小叶是首批入驻Z村的乡村运营师之一。为了充分盘活山水资源,形成产业链,激活乡村经济,她先后投入了大量资金流转闲置的农房和土地,打造“垄上行”民宿、茶花基地、高山蔬菜基地等。不到3年时间,Z村“天门秘境”景区吸引大量慕名而来的游客争相打卡,村集体经济年收入达到60万元。通过乡村运营,A县已有14家村落景区与运营商签约合作,完成落户项目53个。
在Z村,“乡村运营”带来的不但是乡村旅游,更探索出了乡村振兴、实现共同富裕的有效途径。漫步在Z村的“两山大道”,一边是苍翠山坡下清澈的溪水,一边是一字排开的美丽民宿。26岁的小辛大学毕业后回到家乡,将家里两栋旧宅改造成了民宿。“守着家,一年收入就有20多万元。今年我准备增加房间数,在原先的民宿附近再开一家分店。”小辛还是“农民之家”创业服务社的理事,服务社从集体土地、管理用房等资源折价入股至民宿。小辛的目标很清晰,就是让当地百姓既做“房东”又做“股东”。
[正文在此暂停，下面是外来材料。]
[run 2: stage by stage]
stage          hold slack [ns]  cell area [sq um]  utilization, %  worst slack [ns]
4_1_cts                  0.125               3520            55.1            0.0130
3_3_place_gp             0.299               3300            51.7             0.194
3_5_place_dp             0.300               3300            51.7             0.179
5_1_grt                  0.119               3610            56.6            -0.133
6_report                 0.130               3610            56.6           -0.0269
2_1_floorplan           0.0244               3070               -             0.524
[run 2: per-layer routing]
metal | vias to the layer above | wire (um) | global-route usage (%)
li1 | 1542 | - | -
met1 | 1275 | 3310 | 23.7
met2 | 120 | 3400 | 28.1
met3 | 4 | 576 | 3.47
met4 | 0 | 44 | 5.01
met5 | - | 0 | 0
`config.mk`:
```
export PLATFORM = sky130hd
export DESIGN_NAME = brg_top
export DESIGN_NICKNAME = d
export VERILOG_FILES = /design/src/rtl/brg_pkg.sv /design/src/rtl/brg_state_pace.sv /design/src/rtl/brg_reload_ctr.sv /design/src/rtl/brg_baud_presc.sv /design/src/rtl/brg_trig_flag.sv /design/src/rtl/brg_top.sv
export SDC_FILE = /design/constraint.sdc
export NUM_CORES = 1
export LEC_CHECK = 0
export BUFFER_PORTS_ARGS = -buffer_cell sky130_fd_sc_hd__buf_2
export CORE_MARGIN = 3
export CORE_UTILIZATION = 30
export DETAILED_ROUTE_END_ITERATION = 10
export PLACE_DENSITY = 0.57
export SETUP_SLACK_MARGIN = 0.02
export SYNTH_ARGS = -nofsm -noshare
export SYNTH_HDL_FRONTEND = slang
export SYNTH_SLANG_ARGS = --single-unit
```
`constraint.sdc`:
```
create_clock -name clk -period 2.2 [get_ports clk]
set_input_delay 0.11 -clock clk [delete_from_list [all_inputs] [get_ports clk]]
set_output_delay 0.11 -clock clk [all_outputs]
set_load 0.03 [all_outputs]
```
`src/rtl/brg_pkg.sv`:
```
package brg_pkg;
  localparam int CNT_W = 16;
  localparam int PRE_W = 4;
  typedef logic [CNT_W-1:0] cnt_t;
endpackage

```
`src/rtl/brg_state_pace.sv`:
```
module brg_state_pace (
  input  logic clk,
  input  logic rst_n,
  input  logic active,
  output logic step
);
  logic phase;

  always_ff @(posedge clk or negedge rst_n) begin
    if (!rst_n)       phase <= 1'b0;
    else if (!active) phase <= 1'b0;
    else              phase <= ~phase;
  end

  assign step = active & phase;
endmodule

```
`src/rtl/brg_reload_ctr.sv`:
```
module brg_reload_ctr #(
  parameter int W = 16
) (
  input  logic         clk,
  input  logic         rst_n,
  input  logic         run,
  input  logic         step,
  input  logic [W-1:0] reload,
  output logic         roll
);
  localparam logic [W-1:0] TOP = '1;
  logic [W-1:0] count;

  assign roll = step & (count == TOP);

  always_ff @(posedge clk or negedge rst_n) begin
    if (!rst_n)    count <= '0;
    else if (!run) count <= reload;
    else if (roll) count <= reload;
    else if (step) count <= count + 1'b1;
  end
endmodule

```
`src/rtl/brg_baud_presc.sv`:
```
module brg_baud_presc #(
  parameter int PW = 4
) (
  input  logic clk,
  input  logic rst_n,
  input  logic tx_sel,
  input  logic rx_sel,
  input  logic roll,
  output logic tx_tick,
  output logic rx_tick
);
  localparam logic [PW-1:0] LAST = '1;
  logic [PW-1:0] pre;
  logic          baud_mode;
  logic          wrap;

  assign baud_mode = tx_sel | rx_sel;
  assign wrap      = baud_mode & roll & (pre == LAST);

  always_ff @(posedge clk or negedge rst_n) begin
    if (!rst_n) begin
      pre     <= '0;
      tx_tick <= 1'b0;
      rx_tick <= 1'b0;
    end else begin
      if (!baud_mode) pre <= '0;
      else if (roll)  pre <= pre + 1'b1;
      tx_tick <= wrap & tx_sel;
      rx_tick <= wrap & rx_sel;
    end
  end
endmodule

```
`src/rtl/brg_trig_flag.sv`:
```
module brg_trig_flag (
  input  logic clk,
  input  logic rst_n,
  input  logic trig_in,
  input  logic trig_en,
  input  logic flag_clr,
  output logic flag
);
  logic trig_q;
  logic fall;

  assign fall = trig_en & trig_q & ~trig_in;

  always_ff @(posedge clk or negedge rst_n) begin
    if (!rst_n) begin
      trig_q <= 1'b0;
      flag   <= 1'b0;
    end else begin
      trig_q <= trig_in;
      if (fall)          flag <= 1'b1;
      else if (flag_clr) flag <= 1'b0;
    end
  end
endmodule

```
`src/rtl/brg_top.sv`:
```
module brg_top
  import brg_pkg::*;
(
  input  logic       clk,
  input  logic       rst_n,
  input  logic       run,
  input  logic       tx_sel,
  input  logic       rx_sel,
  input  logic       timer_sel,
  input  logic       clkout_en,
  input  logic       trig_in,
  input  logic       trig_en,
  input  logic       flag_clr,
  input  logic [15:0] reload,
  output logic       tx_tick,
  output logic       rx_tick,
  output logic       clk_out,
  output logic       ext_flag
);
  logic clk_gate;
  logic active;
  logic step;
  logic roll;

  assign clk_gate = timer_sel & clkout_en;
  assign active   = run & (tx_sel | rx_sel | clk_gate);

  brg_state_pace u_pace (
    .clk(clk), .rst_n(rst_n), .active(active), .step(step)
  );

  brg_reload_ctr #(.W(CNT_W)) u_ctr (
    .clk(clk), .rst_n(rst_n), .run(run), .step(step),
    .reload(cnt_t'(reload)), .roll(roll)
  );

  brg_baud_presc #(.PW(PRE_W)) u_presc (
    .clk(clk), .rst_n(rst_n), .tx_sel(tx_sel), .rx_sel(rx_sel),
    .roll(roll), .tx_tick(tx_tick), .rx_tick(rx_tick)
  );

  brg_trig_flag u_trig (
    .clk(clk), .rst_n(rst_n), .trig_in(trig_in), .trig_en(trig_en),
    .flag_clr(flag_clr), .flag(ext_flag)
  );

  always_ff @(posedge clk or negedge rst_n) begin
    if (!rst_n)                clk_out <= 1'b0;
    else if (clk_gate && roll) clk_out <= ~clk_out;
  end
endmodule

```
==> flow_metrics.env <==
export IMPL_outcome="completed"
export IMPL_avgSynthCellArea_um2=9.08
export IMPL_area_growth_pct=21.0
export IMPL_synth_area_mm2=0.00152
export IMPL_whs_ns=0.0219
export IMPL_drtAntennaViolNets=0
export IMPL_rr_endpoint="clk_out"
export IMPL_timing_reg2reg_setup_slack_ns=0.29
export IMPL_cap_violations=0
export IMPL_final_layout_size_suffix_gt1_share_pct=23.6
export IMPL_timing_final_crit_share_pct=87.0
export IMPL_critical_path_slowest_cell="dfrtp_1"
export IMPL_remaining_drc_errors=0
export IMPL_synth_area_top_cells="dfrtp_1 43%, nor2_1 5.4%, nand3_1 3.0%, nor3_1 3.0%, nand2_1 3.0%"
export IMPL_max_slew_margin_rel_pct=60.3
export IMPL_die_width_um=77.1
export IMPL_detailedRoute_firstIterationViolations=73
export IMPL_min_period_ns=1.91
export IMPL_post_drt_wl_per_cell_um=14.3
export IMPL_cell_count_final_fillers_out=266
export IMPL_grt_overflow_total=0
export IMPL_cts_made_buffers=3
export IMPL_layout_skew_ns=0.00205
export IMPL_gpl_final_weighted_congestion=0.824
export IMPL_worst_path_most_repeated_cell="and3_1"
export IMPL_fmax_ghz=0.523
export IMPL_timing_final_hold_violations=0
export IMPL_post_place_cells=260
export IMPL_clk_pin_slew_worst_paths_ns=0.09
export IMPL_max_vdd_ir_drop_v=0.000338
export IMPL_clk_path_buf_depth=2
export IMPL_cts_root_buf="clkbuf_8"
export IMPL_timing_setup_tns_ns=0
export IMPL_diodes=0
export IMPL_setup_worst_path_class="reg -> reg"
export IMPL_finalNetCount=228
export IMPL_die_area_mm2=0.00594
export IMPL_detailroute_via_count=1392
export IMPL_vias_in_the_first_global_route=1364
export IMPL_crit_required_ns=2.41
export IMPL_power_density_cell_area_mw_per_mm2=620
export IMPL_grt_start_max_net_pins=27
export IMPL_final_core_utilization_pct=38.1
export IMPL_cts_num_sinks=26
export IMPL_initial_utilization_pct=31.5
export IMPL_hold_crit_start="flag_clr"
export IMPL_final_setup_viol_count=0
export IMPL_critPathArrivalTime_ns=2.12
export IMPL_port_buffers=29
export IMPL_boundaryPins=30
export IMPL_ys_seq_elements=26
export IMPL_syn_inst=167
export IMPL_htreeDepth=1
export IMPL_worst_pin_slew_ns=0.596
export IMPL_worstRegToRegCells=7
export IMPL_synthesis_warnings=0
export IMPL_detailed_routing_iterations_pass_1=4
export IMPL_synth_lib_cells_used_distinct=48
export IMPL_synthDominantCellAreaShare_pct=42.9
export IMPL_wl_um=3810
export IMPL_antenna_found_initial=0
export IMPL_final_max_slew_violation_count=0
export IMPL_min_path_type="in -> reg"
export IMPL_die_h_um=77.1
export IMPL_core_rowCount=25
export IMPL_setup_worst_path_start_class="register"
export IMPL_timing_critical_path_cells="ha_1, nand3_1, nor2_2, and3_1, buf_4, and3_1, xor2_1"
export IMPL_dp_final_hpwl_um=2810
export IMPL_synth_seq_area_share_pct=42.9
export IMPL_viasPerCell=5.23
export IMPL_grt_setup_unrepaired="no"
export IMPL_grt_first_pass_wirelength_um=6580
export IMPL_min_delay_worst_endpoint="u_trig.flag"
export IMPL_slowest_delay_ns=0.44
export IMPL_cts_tree="done"
export IMPL_hold_critical_path_depth=2
export IMPL_worst_r2r_src="u_ctr.count[0]"
export IMPL_critical_path_peak_fanout=6
export IMPL_synth_fp_nets=195
export IMPL_cts_resized=0
export IMPL_static_leakage_power_nw=0.808
export IMPL_worstSkewPairLatency_ns=0.28
export IMPL_cp_end_kind="register"
export IMPL_grt_total_usage_pct=13.5
export IMPL_yosys_area_top_type="dfrtp_1"
export IMPL_floorplan_core_area_mm2=0.00482
### config.mk
export PLATFORM = sky130hd
export DESIGN_NAME = trc_sync_timer
export DESIGN_NICKNAME = d
export VERILOG_FILES = /design/src/rtl/trc_sync_pkg.sv /design/src/rtl/trc_sync_regs.sv /design/src/rtl/trc_sync_cnt.sv /design/src/rtl/trc_sync_timer.sv
export SDC_FILE = /design/constraint.sdc
export NUM_CORES = 1
export LEC_CHECK = 0
export CAP_MARGIN = 25
export CORE_MARGIN = 1.5
export CORE_UTILIZATION = 60
export CTS_BUF_LIST = sky130_fd_sc_hd__clkbuf_8
export CTS_CLUSTER_DIAMETER = 80
export DETAILED_ROUTE_END_ITERATION = 10
export DONT_BUFFER_PORTS = 1
export PLACE_DENSITY = 0.76
export REMOVE_ABC_BUFFERS = 1
export SLEW_MARGIN = 10
export SYNTH_ARGS = -nofsm -noshare
export SYNTH_HDL_FRONTEND = slang
export SYNTH_HIERARCHICAL = 1
export SYNTH_SLANG_ARGS = --single-unit
### constraint.sdc
create_clock -name clk_i -period 2.8 [get_ports clk_i]
set_input_delay 0.42 -clock clk_i [delete_from_list [all_inputs] [get_ports clk_i]]
set_output_delay 0.42 -clock clk_i [all_outputs]
set_load 0.01 [all_outputs]
### src/rtl/trc_sync_pkg.sv
package trc_sync_pkg;
  localparam int unsigned REG_W       = 32;
  localparam logic        ADDR_PERIOD = 1'b0;
  localparam logic        ADDR_STATUS = 1'b1;
  localparam int unsigned FIXED_PERIOD = 1024;
endpackage
<file path="config.mk">
export PLATFORM = sky130hd
export DESIGN_NAME = prio_irq_hub
export DESIGN_NICKNAME = d
export VERILOG_FILES = /design/src/rtl/prio_irq_pkg.sv /design/src/rtl/prio_irq_arb.sv /design/src/rtl/prio_irq_ctrl.sv /design/src/rtl/prio_irq_dp.sv /design/src/rtl/prio_irq_hub.sv
export SDC_FILE = /design/constraint.sdc
export NUM_CORES = 1
export LEC_CHECK = 0
export ABC_AREA = 1
export BUFFER_PORTS_ARGS = -buffer_cell sky130_fd_sc_hd__buf_2
export CORE_ASPECT_RATIO = 0.6
export CORE_MARGIN = 10
export CORE_UTILIZATION = 30
export CTS_CLUSTER_DIAMETER = 100
export DETAILED_ROUTE_END_ITERATION = 16
export GPL_TIMING_DRIVEN = 0
export HOLD_SLACK_MARGIN = 0.02
export PLACE_DENSITY = 0.53
export SLEW_MARGIN = 20
export SYNTH_ARGS = -nofsm -noshare
export SYNTH_HDL_FRONTEND = slang
export SYNTH_SLANG_ARGS = --single-unit
export TNS_END_PERCENT = 20
</file>
<file path="constraint.sdc">
create_clock -name clk -period 6.25 [get_ports clk]
set_input_delay 0.3125 -clock clk [delete_from_list [all_inputs] [get_ports clk]]
set_output_delay 0.3125 -clock clk [all_outputs]
set_load 0.01 [all_outputs]
</file>
<file path="config.mk">
export PLATFORM = sky130hd
export DESIGN_NAME = wide_mac
export DESIGN_NICKNAME = d
export VERILOG_FILES = /design/src/rtl/wmac_pkg.sv /design/src/rtl/wmac_ctrl.sv /design/src/rtl/wmac_dpath.sv /design/src/rtl/wide_mac.sv
export SDC_FILE = /design/constraint.sdc
export NUM_CORES = 1
export LEC_CHECK = 0
export BUFFER_PORTS_ARGS = -buffer_cell sky130_fd_sc_hd__buf_2
export CORE_MARGIN = 1
export CORE_UTILIZATION = 23
export DETAILED_ROUTE_END_ITERATION = 6
export PLACE_DENSITY_LB_ADDON = 0.12
export SLEW_MARGIN = 25
export SYNTH_ARGS = -nofsm -noshare
export SYNTH_HDL_FRONTEND = slang
export SYNTH_SLANG_ARGS = --single-unit
</file>
<file path="constraint.sdc">
create_clock -name clk -period 6.9 [get_ports clk]
set_input_delay 0.69 -clock clk [delete_from_list [all_inputs] [get_ports clk]]
set_output_delay 0.69 -clock clk [all_outputs]
set_load 0.01 [all_outputs]
</file>
**config.mk**
```make
export PLATFORM = sky130hd
export DESIGN_NAME = rxf_thr_fifo
export DESIGN_NICKNAME = d
export VERILOG_FILES = /design/src/rtl/rxf_pkg.sv /design/src/rtl/rxf_mem.sv /design/src/rtl/rxf_eofq.sv /design/src/rtl/rxf_irq_ctrl.sv /design/src/rtl/rxf_thr_fifo.sv
export SDC_FILE = /design/constraint.sdc
export NUM_CORES = 1
export LEC_CHECK = 0
export BUFFER_PORTS_ARGS = -buffer_cell sky130_fd_sc_hd__buf_2
export CORE_ASPECT_RATIO = 1.25
export CORE_MARGIN = 1.5
export CORE_UTILIZATION = 60
export CTS_CLUSTER_DIAMETER = 100
export DETAILED_ROUTE_END_ITERATION = 8
export GPL_ROUTABILITY_DRIVEN = 0
export PLACE_DENSITY = 0.81
export SLEW_MARGIN = 15
export SYNTH_ARGS = -nofsm -noshare
export SYNTH_HDL_FRONTEND = slang
export SYNTH_SLANG_ARGS = --single-unit
```
**constraint.sdc**
```tcl
create_clock -name clk_i -period 9.6 [get_ports clk_i]
set_input_delay 0.96 -clock clk_i [delete_from_list [all_inputs] [get_ports clk_i]]
set_output_delay 0.96 -clock clk_i [all_outputs]
set_load 0.02 [all_outputs]
```
`src/rtl/bpu_pkg.sv`:
```
package bpu_pkg;
    localparam int PC_W      = 32;
    localparam int IDX_W     = 4;
    localparam int TAG_W     = 8;
    localparam int RAS_DEPTH = 16;

    typedef enum logic [2:0] {
        K_COND    = 3'd0,
        K_CALL    = 3'd1,
        K_RET     = 3'd2,
        K_IND     = 3'd3,
        K_FARCALL = 3'd4,
        K_IRET    = 3'd5,
        K_SWINT   = 3'd6,
        K_RSVD    = 3'd7
    } kind_t;

    typedef enum logic [1:0] {
        S_NONE   = 2'd0,
        S_BTB    = 2'd1,
        S_STATIC = 2'd2,
        S_RAS    = 2'd3
    } src_t;

    function automatic logic is_far(input logic [2:0] k);
        return k[2];
    endfunction

    function automatic logic [1:0] ctr_step(input logic [1:0] c, input logic up);
        if (up)  return (c == 2'd3) ? c : c + 2'd1;
        else     return (c == 2'd0) ? c : c - 2'd1;
    endfunction
endpackage

```
`src/rtl/bpu_btb.sv`:
```
module bpu_btb
    import bpu_pkg::*;
#(
    parameter int P_W = PC_W,
    parameter int I_W = IDX_W,
    parameter int T_W = TAG_W
) (
    input  logic           clk,
    input  logic           rst,
    input  logic [P_W-1:0] rd_pc,
    output logic           rd_hit,
    output logic [1:0]     rd_ctr,
    output logic [P_W-1:0] rd_tgt,
    input  logic           wr_en,
    input  logic [P_W-1:0] wr_pc,
    input  logic           wr_taken,
    input  logic [P_W-1:0] wr_tgt
);
    localparam int ENTRIES = 1 << I_W;
    localparam int IDX_LO  = 2;
    localparam int TAG_LO  = IDX_LO + I_W;

    logic           valid_q [ENTRIES];
    logic [T_W-1:0] tag_q   [ENTRIES];
    logic [P_W-1:0] tgt_q   [ENTRIES];
    logic [1:0]     ctr_q   [ENTRIES];

    logic [I_W-1:0] ri, wi;
    logic [T_W-1:0] rt, wt;
    logic           wr_hit;

    assign ri = rd_pc[IDX_LO +: I_W];
    assign rt = rd_pc[TAG_LO +: T_W];
    assign wi = wr_pc[IDX_LO +: I_W];
    assign wt = wr_pc[TAG_LO +: T_W];

    assign rd_hit = valid_q[ri] && (tag_q[ri] == rt);
    assign rd_ctr = ctr_q[ri];
    assign rd_tgt = tgt_q[ri];
    assign wr_hit = valid_q[wi] && (tag_q[wi] == wt);

    always_ff @(posedge clk) begin
        if (rst) begin
            for (int e = 0; e < ENTRIES; e++) begin
                valid_q[e] <= 1'b0;
                tag_q[e]   <= '0;
                tgt_q[e]   <= '0;
                ctr_q[e]   <= 2'd0;
            end
        end else if (wr_en) begin
            valid_q[wi] <= 1'b1;
            tag_q[wi]   <= wt;
            tgt_q[wi]   <= wr_tgt;
            if (wr_hit) ctr_q[wi] <= ctr_step(ctr_q[wi], wr_taken);
            else        ctr_q[wi] <= wr_taken ? 2'd2 : 2'd1;
        end
    end
endmodule

```
`src/rtl/bpu_ras.sv`:
```
module bpu_ras
    import bpu_pkg::*;
#(
    parameter int P_W   = PC_W,
    parameter int DEPTH = RAS_DEPTH
) (
    input  logic           clk,
    input  logic           rst,
    input  logic           push,
    input  logic [P_W-1:0] push_addr,
    input  logic           pop,
    output logic [P_W-1:0] top_addr,
    output logic           empty
);
    localparam int PTR_W = (DEPTH > 1) ? $clog2(DEPTH) : 1;
    localparam int CNT_W = $clog2(DEPTH + 1);
    localparam logic [PTR_W-1:0] LAST = PTR_W'(DEPTH - 1);
    localparam logic [CNT_W-1:0] FULL = CNT_W'(DEPTH);

    logic [P_W-1:0]   stk_q [DEPTH];
    logic [PTR_W-1:0] top_q, top_inc, top_dec;
    logic [CNT_W-1:0] cnt_q;

    assign top_inc  = (top_q == LAST) ? '0 : top_q + 1'b1;
    assign top_dec  = (top_q == '0) ? LAST : top_q - 1'b1;
    assign top_addr = stk_q[top_q];
    assign empty    = (cnt_q == '0);

    always_ff @(posedge clk) begin
        if (rst) begin
            top_q <= LAST;
            cnt_q <= '0;
            for (int e = 0; e < DEPTH; e++) stk_q[e] <= '0;
        end else if (push) begin
            stk_q[top_inc] <= push_addr;
            top_q          <= top_inc;
            if (cnt_q != FULL) cnt_q <= cnt_q + 1'b1;
        end else if (pop && !empty) begin
            top_q <= top_dec;
            cnt_q <= cnt_q - 1'b1;
        end
    end
endmodule

```
`src/rtl/bpu_select.sv`:
```
module bpu_select
    import bpu_pkg::*;
#(
    parameter int P_W = PC_W
) (
    input  logic           req,
    input  logic [2:0]     kind,
    input  logic           backward,
    input  logic [P_W-1:0] static_tgt,
    input  logic           btb_hit,
    input  logic [1:0]     btb_ctr,
    input  logic [P_W-1:0] btb_tgt,
    input  logic           ras_empty,
    input  logic [P_W-1:0] ras_top,
    output logic           valid,
    output logic           taken,
    output logic [P_W-1:0] target,
    output src_t           src,
    output logic           push,
    output logic           pop
);
    always_comb begin
        valid  = 1'b0;
        taken  = 1'b0;
        target = '0;
        src    = S_NONE;
        push   = 1'b0;
        pop    = 1'b0;
        if (req && !is_far(kind)) begin
            case (kind_t'(kind))
                K_COND: begin
                    valid = 1'b1;
                    if (btb_hit) begin
                        taken  = btb_ctr[1];
                        target = btb_tgt;
                        src    = S_BTB;
                    end else begin
                        taken  = backward;
                        target = static_tgt;
                        src    = S_STATIC;
                    end
                end
                K_CALL, K_IND: begin
                    valid  = 1'b1;
                    taken  = 1'b1;
                    target = btb_hit ? btb_tgt : static_tgt;
                    src    = btb_hit ? S_BTB : S_STATIC;
                    push   = (kind_t'(kind) == K_CALL);
                end
                K_RET: begin
                    if (!ras_empty) begin
                        valid  = 1'b1;
                        taken  = 1'b1;
                        target = ras_top;
                        src    = S_RAS;
                        pop    = 1'b1;
                    end
                end
                default: ;
            endcase
        end
    end
endmodule

```
`src/rtl/branch_pred.sv`:
```
module branch_pred
    import bpu_pkg::*;
(
    input  logic        clk,
    input  logic        rst,
    input  logic        lk_valid,
    input  logic [31:0] lk_pc,
    input  logic [2:0]  lk_kind,
    input  logic        lk_backward,
    input  logic [31:0] lk_static_tgt,
    input  logic [31:0] lk_fallthru,
    input  logic        upd_valid,
    input  logic [31:0] upd_pc,
    input  logic        upd_taken,
    input  logic [31:0] upd_target,
    output logic        pr_valid,
    output logic        pr_taken,
    output logic [31:0] pr_target,
    output logic [1:0]  pr_src
);
    logic        btb_hit;
    logic [1:0]  btb_ctr;
    logic [31:0] btb_tgt;
    logic        ras_empty;
    logic [31:0] ras_top;
    logic        do_push, do_pop;
    src_t        src_w;

    bpu_btb #(.P_W(PC_W), .I_W(IDX_W), .T_W(TAG_W)) u_btb (
        .clk(clk), .rst(rst),
        .rd_pc(lk_pc), .rd_hit(btb_hit), .rd_ctr(btb_ctr), .rd_tgt(btb_tgt),
        .wr_en(upd_valid), .wr_pc(upd_pc), .wr_taken(upd_taken), .wr_tgt(upd_target)
    );

    bpu_ras #(.P_W(PC_W), .DEPTH(RAS_DEPTH)) u_ras (
        .clk(clk), .rst(rst),
        .push(do_push), .push_addr(lk_fallthru), .pop(do_pop),
        .top_addr(ras_top), .empty(ras_empty)
    );

    bpu_select #(.P_W(PC_W)) u_sel (
        .req(lk_valid), .kind(lk_kind), .backward(lk_backward),
        .static_tgt(lk_static_tgt),
        .btb_hit(btb_hit), .btb_ctr(btb_ctr), .btb_tgt(btb_tgt),
        .ras_empty(ras_empty), .ras_top(ras_top),
        .valid(pr_valid), .taken(pr_taken), .target(pr_target), .src(src_w),
        .push(do_push), .pop(do_pop)
    );

    assign pr_src = src_w;
endmodule

```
小辛的“底气”源于政府不断创新的产业模式。早在2018年,A县就率先推进民宿持证经营,申请办证条件包括经营用房、卫生安全、环境保护、食品安全等7个方面。A县农业农村部副局长表示,这一举措促使A县民宿产业走向规范化运营,并为今后的集聚式发展奠定了基础。
“只要青年有志于乡村运营,我们就愿意给机会、给平台、给政策。”柳副局长说。近年来,A县向签约入驻的乡村运营师及其团队送上政策大礼包,保障运营主体放心投资、安心运营。在金融支持上,A县推出“乡贤贷”金融产品,设立1000万元融资担保风险补偿金,30万元以下贷款免担保;在技能培训上,聚焦乡村运营所需,精准提供民宿管理,研学导师等专业培训;在运营奖励上,策划项目政府优先支持,运营费用政府给予补贴,运营突出政府给予高额奖励,有效激励运营主体献计献策。
A县强化乡村人才支撑,持续推动人才下乡,干部返乡,能人回乡。当下,A县乡村运营青年CEO培育“火种计划”正在形成“雁阵效应”。“火种计划”着眼于乡村青年人才振兴,旨在为乡村培育一批有情怀、有热情的青年人才,以他们为“种子”,引领更多人投身乡村建设,加入乡村振兴行列。小叶的“垄上行”以一个小院品牌成长为集设计、施工、运营、培训于一体的产业品牌,汇聚了一批民宿运营人才。小叶表示:“乡村振兴的相关项目是一个很好的创业方向,与乡村振兴在人才上的需求,与青年当前巨大的就业压力都是适配的。项目要想取得成功,就需要创业者能够真正在乡村扎下根来,愿意深入到乡村内部。”
随着乡村振兴向纵深发展,打造数字乡村和艺术乡村,拉长A县乡村旅游产业链,正在成为A县政府引导乡村运营的新方向,也是发展全域景区的新推手。